Miting alanında patlatılan bombayla, 5 yurttaş hayatını kaybetti, 402 yurttaş yaralandı ve bunların onlarcası sakat kaldı. Seçimden sonra demokratik muhalefetin devrilen müzakere masasını yeniden doğrultma çabaları patlayan bombalarla bertaraf edildi.

20 Temmuz 2015'de Suruç ve 10 Ekim 2015'te Ankara patlamalarında toplam 136 yurttaş hayatını kaybetti, 338 yurttaş yaralandı ve onlarcası sakat kaldı. Bunlar yakın tarihimizin en büyük ve en vahşi toplu kıyımlarıdır ve hepimizin üzerinde travmatik etkileri olmuştur.

Ağustos ayında bazı ilçelerde özyönetim ilanları ve bunlara karşı başlayan askerî operasyonlarla, çatışmaların seviyesi hızla yükselmiş, ülke bir anda yangın yerine dönmüştür. 7 Haziran seçimlerinin ardından ülkenin nasıl bir anda korkunç bir şiddet sarmalına sürüklendiği henüz yeterince açıklığa kavuşmamış bir konudur.

Sonuç itibariyle bildirinin kaleme alındığı günlerde hükümet, "analar ağlamasın" söyleminden 1990'lı yılların terörle mücadele konseptine keskin bir dönüş yapmıştır.

Öyle ki haftalarca süren sokağa çıkma yasakları on binlerce yurttaşın sağlık, eğitim ve gıda gibi en temel ihtiyaçlara ulaşmasını engellemiş, operasyonlar sırasında içlerinde kadın, çocuk, doğmamış bebek ve yaşlılar olmak üzere çok sayıda sivil hayatını kaybetmiş, cenazeler günlerce sokaklarda kalmış, öldürülen çocukların ölü bedenleri buzdolaplarında saklanmıştır.

Üstelik bu ağır ve korkunç insan hakları ihlallerine karşı tek bir soruşturma bile açılmamıştır. Aksine herhangi bir soruşturma açılmasının önüne geçilmek istendiği düşüncesini güçlendiren bir biçimde cezasızlık yasa tasarısı hazırlanmıştır. 

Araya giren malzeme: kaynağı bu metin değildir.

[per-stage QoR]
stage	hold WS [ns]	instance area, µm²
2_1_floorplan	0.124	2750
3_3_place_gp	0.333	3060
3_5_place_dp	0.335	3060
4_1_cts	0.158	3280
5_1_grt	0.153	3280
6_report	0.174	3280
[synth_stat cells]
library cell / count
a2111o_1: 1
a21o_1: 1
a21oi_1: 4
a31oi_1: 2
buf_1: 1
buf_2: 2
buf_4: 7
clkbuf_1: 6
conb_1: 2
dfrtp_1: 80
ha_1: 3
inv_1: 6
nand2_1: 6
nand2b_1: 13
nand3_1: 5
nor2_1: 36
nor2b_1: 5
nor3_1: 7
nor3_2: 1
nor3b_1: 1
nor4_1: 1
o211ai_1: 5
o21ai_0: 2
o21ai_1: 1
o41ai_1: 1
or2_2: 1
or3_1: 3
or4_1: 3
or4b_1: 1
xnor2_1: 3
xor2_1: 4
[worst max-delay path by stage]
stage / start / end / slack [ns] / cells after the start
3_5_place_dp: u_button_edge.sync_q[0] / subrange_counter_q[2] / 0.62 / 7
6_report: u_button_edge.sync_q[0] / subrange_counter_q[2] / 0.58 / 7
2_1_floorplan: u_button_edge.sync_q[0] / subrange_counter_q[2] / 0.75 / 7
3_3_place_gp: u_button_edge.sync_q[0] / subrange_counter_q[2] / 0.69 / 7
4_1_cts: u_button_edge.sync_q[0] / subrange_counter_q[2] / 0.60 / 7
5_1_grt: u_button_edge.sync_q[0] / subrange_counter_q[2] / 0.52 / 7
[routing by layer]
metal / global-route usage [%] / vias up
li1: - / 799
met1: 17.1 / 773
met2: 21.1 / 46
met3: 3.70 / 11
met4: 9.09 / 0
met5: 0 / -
===== src/design/sysctl_pkg.sv =====
// Package of constants for the system-control command decoder.
package sysctl_pkg;
  // Command byte codes.
  localparam logic [7:0] CMD_INIT = 8'h40;
  localparam logic [7:0] CMD_STANDBY = 8'h53;
  localparam logic [7:0] CMD_DISPLAY_OFF_COMMAND = 8'h58;
  localparam logic [7:0] CMD_DISP_ON = 8'h59;
  // Parameter counts per command.
  localparam logic [3:0] INIT_PARAMS = 4'h8;
  localparam logic [3:0] DISP_PARAMS = 4'h1;
  // Register offsets.
  localparam logic [3:0] REG_CFG0 = 4'h0;
  localparam logic [3:0] REG_CFG1 = 4'h1;
  localparam logic [3:0] REG_ATTR = 4'ha;
  localparam int NUM_CFG = 8;
  // Field positions in configuration register zero.
  localparam int SCREEN_ORIGIN_COMP_BIT = 5;
  localparam int FIXED_ONE_BIT = 4;
  localparam int PANEL_DRIVE_BIT = 3;
  localparam int CHAR_HEIGHT_SELECT_BIT = 2;
  localparam int CHAR_GEN_SELECT_BIT = 0;
  // Field mask of the stored first and second parameter.
  localparam logic [7:0] CFG0_MASK = 8'h2d;
  localparam logic [7:0] CFG0_FIXED = 8'h10;
  localparam logic [7:0] CFG1_MASK = 8'h8f;
  // Reset values.
  localparam logic [7:0] REG_RESET = 8'h00;
  // Parameter-sequence states.
  typedef enum logic [1:0]
  {
    SEQ_IDLE = 2'b00,
    SEQ_INIT = 2'b01,
    SEQ_DISP = 2'b10
  } seq_state_t;
endpackage


===== src/design/host_sync.sv =====
// Two-flop synchroniser for asynchronous host pins.
`timescale 1ns/1ps
`default_nettype none
module host_sync
  import sysctl_pkg::*;
#(
  parameter int WIDTH = 1
)
(
  input wire logic ref_clk, // Core clock.
  input wire logic arst_n, // Asynchronous reset, active low.
  input wire logic clk_en, // Freezes the flops while low.
  input wire logic [WIDTH-1:0] din, // Asynchronous inputs.
  output logic [WIDTH-1:0] dout // Synchronised outputs.
);
  logic [WIDTH-1:0] meta_r;

  // The first stage feeds only the second stage.
  always_ff @(posedge ref_clk or negedge arst_n)
  begin
    if (!arst_n)
    begin
      meta_r <= '0;
      dout <= '0;
    end
    else if (clk_en)
    begin
      meta_r <= din;
      dout <= meta_r;
    end
  end
endmodule
`default_nettype wire


===== src/design/sysctl_decoder.sv =====
// System-control command decoder: init, standby and display on/off commands.
// Function
// - Standby after power-up and standby command.
// - Init command byte leaves standby immediately.
// - Normal mode after init plus eight parameters.
// - Code 40h is init; parameters fill 00h-07h.
// - First parameter bit fields for register 00h.
// - Second parameter: bit 7 and bits 3-0.
// - Code 53h is standby, no parameters.
// - Code 58h is display-off, one parameter.
// - Select high is command, low is parameter.
// - Init command takes exactly eight parameters.
// - Display on/off codes 59h/58h, one parameter.
`timescale 1ns/1ps
`default_nettype none
module sysctl_decoder
  import sysctl_pkg::*;
(
  input wire logic ref_clk, // Core clock, 200 MHz.
  input wire logic arst_n, // Asynchronous reset, active low.
  input wire logic clk_en, // Freezes all state while low.
  input wire logic cmd_data_select, // Host pin: 1 command, 0 parameter.
  input wire logic wr_n, // Host write strobe pin, active low.
  input wire logic [7:0] host_data, // Host data pins.
  output logic standby, // High while in low-power standby.
  output logic normal_mode, // High once init has completed.
  output logic display_enable, // Display switched on by on command.
  output logic [7:0] cfg_reg [NUM_CFG], // Configuration registers 00h-07h.
  output logic [7:0] display_attribute_ctrl, // Register 0Ah.
  output logic [3:0] param_count // Parameters taken so far.
);
  logic [9:0] pins_sync;
  logic sel_s;
  logic wr_act_s;
  logic [7:0] data_s;
  logic wr_act_d_r;
  logic wr_pulse;
  logic cmd_wr;
  logic par_wr;
  seq_state_t state_r;
  logic [3:0] cnt_r;
  logic disp_on_pend_r;
  logic init_cmd;
  logic standby_cmd;
  logic init_last;
  logic standby_r;
  logic normal_mode_r;
  logic display_enable_r;
  logic [7:0] attr_r;
  logic [7:0] cfg_r [NUM_CFG];

  // The host bus is asynchronous, so every pin is synchronised first.
  // The strobe enters inverted: the flops reset to zero, which then equals
  // the idle level, so no false write edge follows the release of reset.
  host_sync #(.WIDTH(10)) u_sync
  (
    .ref_clk(ref_clk),
    .arst_n(arst_n),
    .clk_en(clk_en),
    .din({cmd_data_select, ~wr_n, host_data}),
    .dout(pins_sync)
  );

  // Unpack the synchronised pins; all ten bits share the same two stages.
  assign sel_s = pins_sync[9];
  assign wr_act_s = pins_sync[8];
  assign data_s = pins_sync[7:0];

  // Data settles before the strobe ends, so the end of the write is sampled.
  // The delayed copy resets to the idle level for the same reason as above.
  always_ff @(posedge ref_clk or negedge arst_n)
  begin
    if (!arst_n)
      wr_act_d_r <= 1'b0;
    else if (clk_en)
      wr_act_d_r <= wr_act_s;
  end

  // A write is taken when the synchronised active strobe drops.
  // The host holds data and select past that point, so they are still
  // valid in the cycle in which the pulse is decoded.
  assign wr_pulse = clk_en && wr_act_d_r && !wr_act_s;
  assign cmd_wr = wr_pulse && sel_s;
  assign par_wr = wr_pulse && !sel_s;

  // Shared decodes of the mode-changing writes.
  assign init_cmd = cmd_wr && (data_s == CMD_INIT);
  assign standby_cmd = cmd_wr && (data_s == CMD_STANDBY);
  assign init_last = par_wr && (state_r == SEQ_INIT)
                     && (cnt_r == INIT_PARAMS - 4'h1);

  // Returns the byte stored for an init parameter at a given index.
  // Reserved bits are forced here so a careless host cannot set them.
  function automatic logic [7:0] init_field(input logic [3:0] idx,
                                            input logic [7:0] d);
    logic [7:0] v;
    v = d;
    if (idx == 4'h0)
      v = (d & CFG0_MASK) | CFG0_FIXED;
    else if (idx == 4'h1)
      v = d & CFG1_MASK;
    else if (idx == 4'h2)
      v = d & 8'h0f;
    else if (idx == 4'h7)
      v = d & 8'h7f;
    return v;
  endfunction

  // Sequence state: which command owns the incoming parameters.
  // A command byte always wins over any open sequence: the counter and
  // the state restart, so a half-written sequence is simply abandoned
  // and its remaining bytes can never land in the wrong registers.
  always_ff @(posedge ref_clk or negedge arst_n)
  begin
    if (!arst_n)
    begin
      state_r <= SEQ_IDLE;
      cnt_r <= 4'h0;
      disp_on_pend_r <= 1'b0;
    end
    else if (cmd_wr)
    begin
      cnt_r <= 4'h0;
      disp_on_pend_r <= (data_s == CMD_DISP_ON);
      case (data_s)
        CMD_INIT: state_r <= SEQ_INIT;
        CMD_DISPLAY_OFF_COMMAND: state_r <= SEQ_DISP;
        CMD_DISP_ON: state_r <= SEQ_DISP;
        default: state_r <= SEQ_IDLE;
      endcase
    end
    else if (par_wr)
    begin
      case (state_r)
        SEQ_INIT:
        begin
          if (cnt_r == INIT_PARAMS - 4'h1)
            state_r <= SEQ_IDLE;
          cnt_r <= cnt_r + 4'h1;
        end
        SEQ_DISP:
        begin
          state_r <= SEQ_IDLE;
          cnt_r <= DISP_PARAMS;
        end
        default: state_r <= SEQ_IDLE;
      endcase
    end
  end

  // Init parameters land in order in registers 00h-07h.
  // Each slot compares the counter with its own index, so a byte that
  // arrives after the eighth finds no slot and is dropped.
  generate
    for (genvar i = 0; i < NUM_CFG; i++)
    begin : g_cfg
      always_ff @(posedge ref_clk or negedge arst_n)
      begin
        if (!arst_n)
          cfg_r[i] <= REG_RESET;
        else if (par_wr && state_r == SEQ_INIT && cnt_r == 4'(i))
          cfg_r[i] <= init_field(4'(i), data_s);
      end
    end
  endgenerate

  // The single display parameter holds all eight attribute bits.
  // The on/off choice was latched with the command byte, so the on and
  // off commands share one parameter path.
  always_ff @(posedge ref_clk or negedge arst_n)
  begin
    if (!arst_n)
    begin
      attr_r <= REG_RESET;
      display_enable_r <= 1'b0;
    end
    else if (par_wr && state_r == SEQ_DISP)
    begin
      attr_r <= data_s;
      display_enable_r <= disp_on_pend_r;
    end
  end

  // Power mode: standby at reset, left on init byte, entered on standby.
  // Init and standby bytes are distinct codes, so at most one branch of
  // the chain fires in a cycle and no set and clear can race.
  always_ff @(posedge ref_clk or negedge arst_n)
  begin
    if (!arst_n)
    begin
      standby_r <= 1'b1;
      normal_mode_r <= 1'b0;
    end
    else if (init_cmd)
    begin
      standby_r <= 1'b0;
      normal_mode_r <= 1'b0;
    end
    else if (standby_cmd)
    begin
      standby_r <= 1'b1;
      normal_mode_r <= 1'b0;
    end
    else if (init_last)
      normal_mode_r <= 1'b1;
  end

  // Every visible output is a flop; these only carry them onto the ports.
  assign standby = standby_r;
  assign normal_mode = normal_mode_r;
  assign display_enable = display_enable_r;
  assign display_attribute_ctrl = attr_r;
  assign cfg_reg = cfg_r;

  // No clock-ready gate exists here; the host owns the crystal wait.
  // A gate would need the oscillator's settle time, which only the board
  // knows, so the counter is exposed for the host to pace itself.
  assign param_count = cnt_r;
endmodule
`default_nettype wire


===== config.mk =====
export PLATFORM = sky130hd
export DESIGN_NAME = sysctl_decoder
export DESIGN_NICKNAME = d
export VERILOG_FILES = /design/src/design/sysctl_pkg.sv /design/src/design/host_sync.sv /design/src/design/sysctl_decoder.sv
export SDC_FILE = /design/constraint.sdc
export NUM_CORES = 1
export LEC_CHECK = 0
export BUFFER_PORTS_ARGS = -buffer_cell sky130_fd_sc_hd__buf_2
export CAP_MARGIN = 20
export CORE_MARGIN = 4
export CORE_UTILIZATION = 50
export CTS_BUF_LIST = sky130_fd_sc_hd__clkbuf_4
export DETAILED_ROUTE_END_ITERATION = 8
export GPL_TIMING_DRIVEN = 0
export PLACE_DENSITY = 0.74
export SLEW_MARGIN = 15
export SYNTH_ARGS = -nofsm -noshare
export SYNTH_HDL_FRONTEND = slang
export SYNTH_HIERARCHICAL = 1
export SYNTH_SLANG_ARGS = --single-unit

===== constraint.sdc =====
create_clock -name ref_clk -period 1.9 [get_ports ref_clk]
set_input_delay 0.38 -clock ref_clk [delete_from_list [all_inputs] [get_ports ref_clk]]
set_output_delay 0.38 -clock ref_clk [all_outputs]
set_load 0.01 [all_outputs]

==> key figures, run 1 <==
Global routing
  – Global route overflow: 0
  – Largest net degree at the start of global routing: 50
  – Global-route usage over all layers: 16.4%
  – Number of global-route vias before repair: 2,432
  – Initial antenna violation count: 0
  – First-pass GRT wire length: 12.6 mm

Drt
  – WL per Instance: 16.4 um
  – Post-route ant nets: 0
  – Average vias per placed instance: 5.00
  – DRC violations left: 0
  – Number of DRC violations after detailed-routing iteration 0: 133
  – Router iterations before antenna repair: 4
  – WL final: 7.84 mm
  – Via count: 2,395

Place
  – PortBufs: 80
  – RePlAce Congestion: 0.882
  – Final HPWL DP: 5.58 mm
  – Dpl ws: 0.0919 ns

STA
  – Skew final: 0.0257 ns
  – Final setup violation count: 0
  – Worst-Margin Slew: 0.616 ns
  – Rel. slew slack: 58.9%
  – Final Slew Violations: 0
  – Setup ws final: 0.143 ns
  – F_max: 569 MHz
  – RSZ-0062 raised after global routing: false
  – Min Clock Period, post-route: 1.76 ns
  – Tcrit/Tclk final: 92.5%
  – Final hold vios: 0

Worst setup path
  – Max incr delay on CP: 0.45 ns
  – RR Startpoint: u_sync/dout[8]
  – CP Class: flip-flop to flip-flop
  – Worst reg2reg endpoint: display_attribute_ctrl[3]
  – Reg2reg setup slack: 0.14 ns
  – Crit-path max FO: 9
  – R2r worst-path depth: 4
  – Critical Path Slowest Stage Cell: or4_4
  – Setup crit end kind: flip-flop
  – CP Launch Type: flip-flop
  – Crit path DAT: 2.08 ns
  – Worst-path cell chain: nand3b_2, or4_4, buf_6, mux2_4
  – CP Data Required Time: 2.22 ns

Floorplan
  – Core area: 0.00818 sq mm
  – Floorplan row count: 33
  – Io pins: 92
  – Die Ht: 99.3 um
  – Total die area: 0.00986 sq mm
  – Initial Util: 51.0%
  – Die X: 99.3 um

Clock network
  – CTS tree: done
  – Hold Buf Count CTS: 1
  – Clock Pin Slew Worst Setup and Hold Paths: 0.14 ns
  – Root Buffer: clkbuf_4
  – H-Tree Depth: 3
  – Post-CTS sizing: 0
  – Deepest clock path buffer count: 2
  – Number of setup buffers added after CTS: 0
  – Clock Sinks: 92
  – Cts bufs inserted: 9
  – Worst skew pair latency: 0.44 ns

Synthesis
  – Leading area contributor after synthesis: dfrtp_1
  – Syn_area_per_cell: 15.7 sq um
  – Synth async-reset ratio: 100%
  – Main area contributors after synthesis: dfrtp_1 (55%), mux2_4 (22%), mux2_1 (5.4%)
  – Synth top area share: 54.6%
  – Ys Warns: 6
  – List of most frequent post-synthesis cells: dfrtp_1 (91), mux2_4 (60), mux2_1 (20), buf_4 (12), nand2_1 (8)
  – Synth Flop Type: dfrtp_1
  – EDFF count, synth: 0
  – Top-count cell post-synth: dfrtp_1
  – Distinct cells, synth: 47
  – Synthesized flop and latch total: 92
  – Syn Std Cell Area: 0.00417 sq mm
  – Mapped Cells: 266
  – Sequential area share after synthesis: 55.3%

Cells and area
  – Finished Core Util: 60.1%
  – Layout net count: 386
  – Multi-input gate area: 0.00169 sq mm
  – Sequential Area: 0.00230 sq mm
  – Share of cells above drive strength 1: 51.9%
  – P&R area growth vs syn: 17.9%
  – Max reg flops: 53
  – FILL cells: 656
  – Diode count: 0

Pwr
  – Pwr dens: 741 mW/mm^2
  – Worst vdd ir: 0.447 mV
  – Power, Total: 3.64 mW
  – Leak Pwr: 2.75 nW

Run
  – MaxCap Viol Count: 0

Hold path
  – WHS Endpoint: u_sync/meta_r[4]
  – Min-delay worst type: input port to flip-flop
  – Hold path startpoint: host_data[4]
  – Hold path cells: 2

Run status
  – Status: completed
==> metal layers <==
layer	part of all wire (%)	wire length, um	vias up	global-route usage (%)
met2	46	3600	63	25.0
met4	1.2	98	0	5.78
li1	-	-	1132	-
met5	0	0	-	0
met1	48	3740	1191	22.9
met3	5.2	411	9	4.14
==> critical path, delay by kind of cell (launching register included) <==
| family | cells | cell delay, ns |
|---|---|---|
| muxes | 1 | 0.30 |
| and+or+nand+nor | 2 | 0.75 |
| buffers and inverters | 1 | 0.17 |
| DFF | 1 | 0.42 |
==> cell usage in the layout, fill, tap and decap left out, types with 5 or more instances in the layout <==
master	Yosys	layout
buf_6	5	5
buf_4	12	13
dfrtp_1	91	91
mux2_4	60	60
clkbuf_4	0	9
buf_2	1	80
mux2_1	20	20
nand2_1	8	8
clkbuf_1	5	5
conb_1	1	11
inv_1	5	5
==> cell families after synthesis <==
logic type      count (synthesis)  synth area share, %
compound gates                 19                 3.06
fa+ha+maj                       4                 1.20
buf+inv                        30                 5.10
flops                          92                 55.3
mux                            82                 27.6
other cells                     1               0.0900
simple gates                   38                 7.72
==> final cells by class <==
cell class | instances | area share [%]
clock buffers | 9 | 1.38
inverters | 6 | 0.458
plain buffers | 24 | 3.87
repair buffers | 82 | 8.81
multi-input cells | 154 | 34.4
clock inverters | 7 | 1.53
well taps | 105 | 2.67
flip-flops and latches | 92 | 46.9
==> worst max path at each step <==
stage / start / to / cells past startpoint
6_report: u_sync/dout[8] / display_attribute_ctrl[3] / 4
5_1_grt: u_sync/dout[9] / cfg_reg[56] / 5
4_1_cts: u_sync/dout[5] / standby / 4
3_5_place_dp: clk_en / cfg_reg[1] / 7
3_3_place_gp: arst_n / cfg_reg[3] / 1
2_1_floorplan: u_sync/dout[8] / display_attribute_ctrl[0] / 4
==> where the power goes <==
part / switching [mW] / leakage [nW] / total (mW) / internal [mW]
Combinational: 0.221 / 1.46 / 0.425 / 0.204
Sequential: 0.101 / 1.22 / 2.14 / 2.03
Clock: 0.671 / 0.0706 / 1.08 / 0.408
Total: 0.993 / 2.75 / 3.64 / 2.65
==> per-stage QoR <==
step	std cells	TNS, ns	hold WS, ns	instance area (sq um)
CTS	479	0	0.143	4910
finish	479	0	0.168	4910
floorplan	276	0	0.0844	4210
global route	479	0	0.131	4910
global placement	461	-31.75	0.448	4740
detailed placement	462	0	0.440	4760
(Power assumes the default switching activity.)
==> run 2, diff against run 1 <==
- CTS_BUF_LIST: sky130_fd_sc_hd__clkbuf_4 -> not set
==> run 2 against run 1 <==
  * Die area stayed put
  * Cell count is 0.21% lower
  * Register-to-register slack hardly changed
  * Highest routed layer unchanged
  * Critical endpoint is now cfg_reg[33]
==> key figures, run 2 (synthesis results as in run 1) <==
Cells and area
  – P&R area growth vs syn: 19.2%
  – Finished Layout Cells: 478 (-0.21%)
  – Max reg flops: 53 (unchanged)
  – Layout net count: 385 (-0.26%)
  – Diode count: 0 (unchanged)
  – Final instance area: 0.00497 sq mm (+1.1%)
  – Finished Core Util: 60.8% (+0.69 points)
  – Commonest non-fill, non-tap cell in the layout: dfrtp_1
  – Share of cells above drive strength 1: 52.3% (+0.41 points)
  – Commonest non-fill, non-tap cells in the layout: dfrtp_1 (91), buf_2 (80), mux2_4 (60), mux2_1 (20), buf_4 (13)

Clock network
  – Number of setup buffers added after CTS: 0 (unchanged)
  – Clock Pin Slew Worst Setup and Hold Paths: 0.09 ns (-0.05 ns)
  – CTS tree: done
  – Root Buffer: clkbuf_8
  – Clock Sinks: 92 (unchanged)
  – Deepest clock path buffer count: 2 (unchanged)
  – H-Tree Depth: 3 (unchanged)
  – Cts bufs inserted: 9 (unchanged)
  – Worst skew pair latency: 0.36 ns (-0.08 ns)
  – Hold Buf Count CTS: 0 (-1)
  – Post-CTS sizing: 0 (unchanged)

Pwr
  – Pwr dens: 786 mW/mm^2 (+6.0%)
  – P_int: 2.89 mW (+9.2%)
  – Leak Pwr: 2.78 nW (+0.90%)
  – Worst vdd ir: 0.396 mV (-12%)
  – Clock share of power: 34.5% (+4.9 points)
  – P_sw: 1.01 mW (+2.0%)
  – Seq pwr share: 54.7% (-4.0 points)
  – Combinational power share: 10.8% (-0.9 points)
  – Switching part of the total power: 25.9% (-1.3 points)

STA
  – Worst-Margin Slew: 0.614 ns (-0.00221 ns)
  – Final setup violation count: 0 (unchanged)
  – Skew final: 0.0168 ns (-0.00886 ns)
  – RSZ-0062 raised after global routing: false
  – F_max: 570 MHz (+0.12%)
  – Final hold vios: 0 (unchanged)
  – Rel. slew slack: 59.0% (+0.15 points)
  – Final Slew Violations: 0 (unchanged)
  – Tcrit/Tclk final: 92.3% (-0.11 points)
  – Min Clock Period, post-route: 1.75 ns (-0.00214 ns)

Place
  – PortBufs: 80 (unchanged)
  – Final HPWL DP: 5.58 mm (unchanged)
  – Post-place instance area: 0.00476 sq mm (unchanged)
  – Placed Cells: 462 (unchanged)
  – RePlAce Congestion: 0.882 (unchanged)

Floorplan
  – Core area: 0.00818 sq mm (unchanged)
  – Die X: 99.3 um (unchanged)
  – Floorplan row count: 33 (unchanged)
  – Total die area: 0.00986 sq mm (unchanged)
  – Initial Util: 51.0% (unchanged)
  – Io pins: 92 (unchanged)
  – Die Ht: 99.3 um (unchanged)

Worst setup path
  – Critical Path Slowest Stage Cell: dfrtp_1
  – Crit-path max FO: 10 (+1)
  – CP Launch Type: flip-flop
  – Max incr delay on CP: 0.39 ns (-0.06 ns)
  – CP Class: flip-flop to flip-flop
  – CP Data Required Time: 2.13 ns (-0.09 ns)
  – Buffer and inverter count on the worst path: 1 (unchanged)
  – Reg2reg setup slack: 0.15 ns (about the same)
  – Crit path DAT: 1.98 ns (-0.10 ns)
  – Top delay family on crit path: simple AND/OR/NAND/NOR gates
  – Setup crit end kind: flip-flop
  – Worst-path cell chain: buf_2, nor3_2, and4b_2, nand2_4, mux2_1

Global routing
  – Number of global-route vias before repair: 2,456 (+0.99%)
  – Global route overflow: 0 (unchanged)
  – Largest net degree at the start of global routing: 50 (unchanged)
  – First-pass GRT wire length: 12.7 mm (+0.83%)
  – Initial antenna violation count: 0 (unchanged)
  – Global-route usage over all layers: 16.4% (+0.018 points)

Drt
  – Average vias per placed instance: 5.01 (+0.29%)
  – Post-route ant nets: 0 (unchanged)
  – Number of DRC violations after detailed-routing iteration 0: 132 (-0.75%)
  – DRC violations left: 0 (unchanged)
  – Router iterations before antenna repair: 4 (unchanged)
  – WL final: 7.83 mm (-0.17%)
  – Via count: 2,397 (+0.084%)
  – WL per Instance: 16.4 um (about the same)

Run
  – MaxCap Viol Count: 0 (unchanged)

Hold path
  – Min-delay worst type: input port to asynchronous set/reset pin

Run status
  – Status: completed
-- run 2: changes by cell type in the layout (fill, tap and decap cells not counted), sizes merged --
| cell | before | now |
|---|---|---|
| clkinv | 2 | 1 |
| clkbuf | 14 | 15 |
| dlygate4sd3 | 1 | 0 |
-- run 2: final timing paths --
check | start | end | depth (start not counted)
min in group ref_clk | host_data[7] | u_sync/meta_r[7] | 2
worst max register to register | u_sync/dout[9] | cfg_reg[33] | 5
worst max-delay path | u_sync/dout[9] | cfg_reg[33] | 5
worst min register to register | cfg_reg[60] | cfg_reg[60] | 1
max in group asynchronous | arst_n | cfg_reg[12] | 2
worst min-delay path | arst_n | cfg_reg[37] | 1
-- run 2: layout make-up --
class / count / area (sq um)
fillers: 649 / 3210
flip-flops and latches: 92 / 2300
multi-input cells: 154 / 1690
repair buffers: 81 / 423
plain buffers: 24 / 190
clock buffers: 10 / 138
well taps: 105 / 131
clock inverters: 6 / 71.3
inverters: 6 / 22.5
-- run 2: layer usage --
layer	global-route usage (%)	vias to the layer above	wire length (um)
met5	0	-	0
met4	6.09	0	112
met3	3.72	10	415
met2	25.6	75	3650
met1	22.5	1180	3650
li1	-	1132	-
-- run 2: power by group through the flow --
stage	sequential (mW)	combinational, mW	clock [mW]
after floorplan	2.15	0.287	0
after global placement	2.17	0.415	0
after detailed placement	2.17	0.427	0
after CTS	2.13	0.429	1.38
after global routing	2.15	0.467	1.45
final	2.13	0.423	1.35
-- run 2: metrics by stage --
stage / power [mW] / worst slack, ns / hold WS (ns) / TNS, ns
2_1_floorplan: 2.44 / 0.282 / 0.0844 / 0
3_5_place_dp: 2.60 / 0.0919 / 0.440 / 0
5_1_grt: 4.06 / 0.0585 / 0.0679 / 0
4_1_cts: 3.94 / 0.152 / 0.0496 / 0
6_report: 3.90 / 0.146 / 0.0284 / 0
3_3_place_gp: 2.58 / -0.353 / 0.448 / -31.75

Sağlık Bakanlığı'nın verdiği bilgiye göre 27 Şubat 2016 tarihi itibariyle 355 bin yurttaş yaşadığı il ve ilçeleri terk etmiştir. Bu sayı Türkiye İnsan Hakları Vakfı ve Mazlum-Der gibi sivil toplum örgütlerine göre 1 milyonu aşmıştır. 

Ülkemizin bir kısmında bütün bunlar yaşanırken, bu ülkenin yurttaşları ve akademisyenleri olarak maaşlarımızı alıp görece korunaklı hayatlarımızı sessizce sürdürmeyi onurumuza yediremedik. Varsa bir kabahatimiz budur, vicdanımızın sesini bastıramadık!

Bizim bildirimiz, vicdanı kanayan aydınların "Yeter be!" çığlığıdır, “Yeter!” dedik. Biz bu duygunun da arkasındayız hâkim bey.

Asıl sorgulanması gereken bizim bildirimiz değil, hükümetin hatalı ve ülkenin geleceği açısından çok tehlikeli olduğunu düşündüğüm "yurtta harp cihanda harp" politikasıdır. Zira devlet, 90 yıl boyunca Kürt sorunun demokratik çözümü dışında tüm askeri yöntemleri denemiş, ancak bu yöntemler durumu daha da kötüleştirmekten başka bir işe yaramamıştır. Çözüm süreci güya bu derslerin ışığından başlamıştı. Ancak geldiğimiz nokta ne yazık ki son derece vahimdir.

Hepimiz uçurumun kenarında olduğumuz hissiyle yaşıyoruz. Bugünün gençleri, çatışmalarda ölen gençler, 1990'lı yıllarda siyasilerin yaptığı hataların bedelini ödüyorlar ve bizler bugün yaptıklarımızla sonraki kuşaklara, kendi çocuklarımıza son derece ağır bir yük bırakıyoruz, buna hakkımız yok. 

Barış bildirimiz böyle bir dönemde, hükümete hem bir uyarı hem de hükümetten bir talep niteliğindedir.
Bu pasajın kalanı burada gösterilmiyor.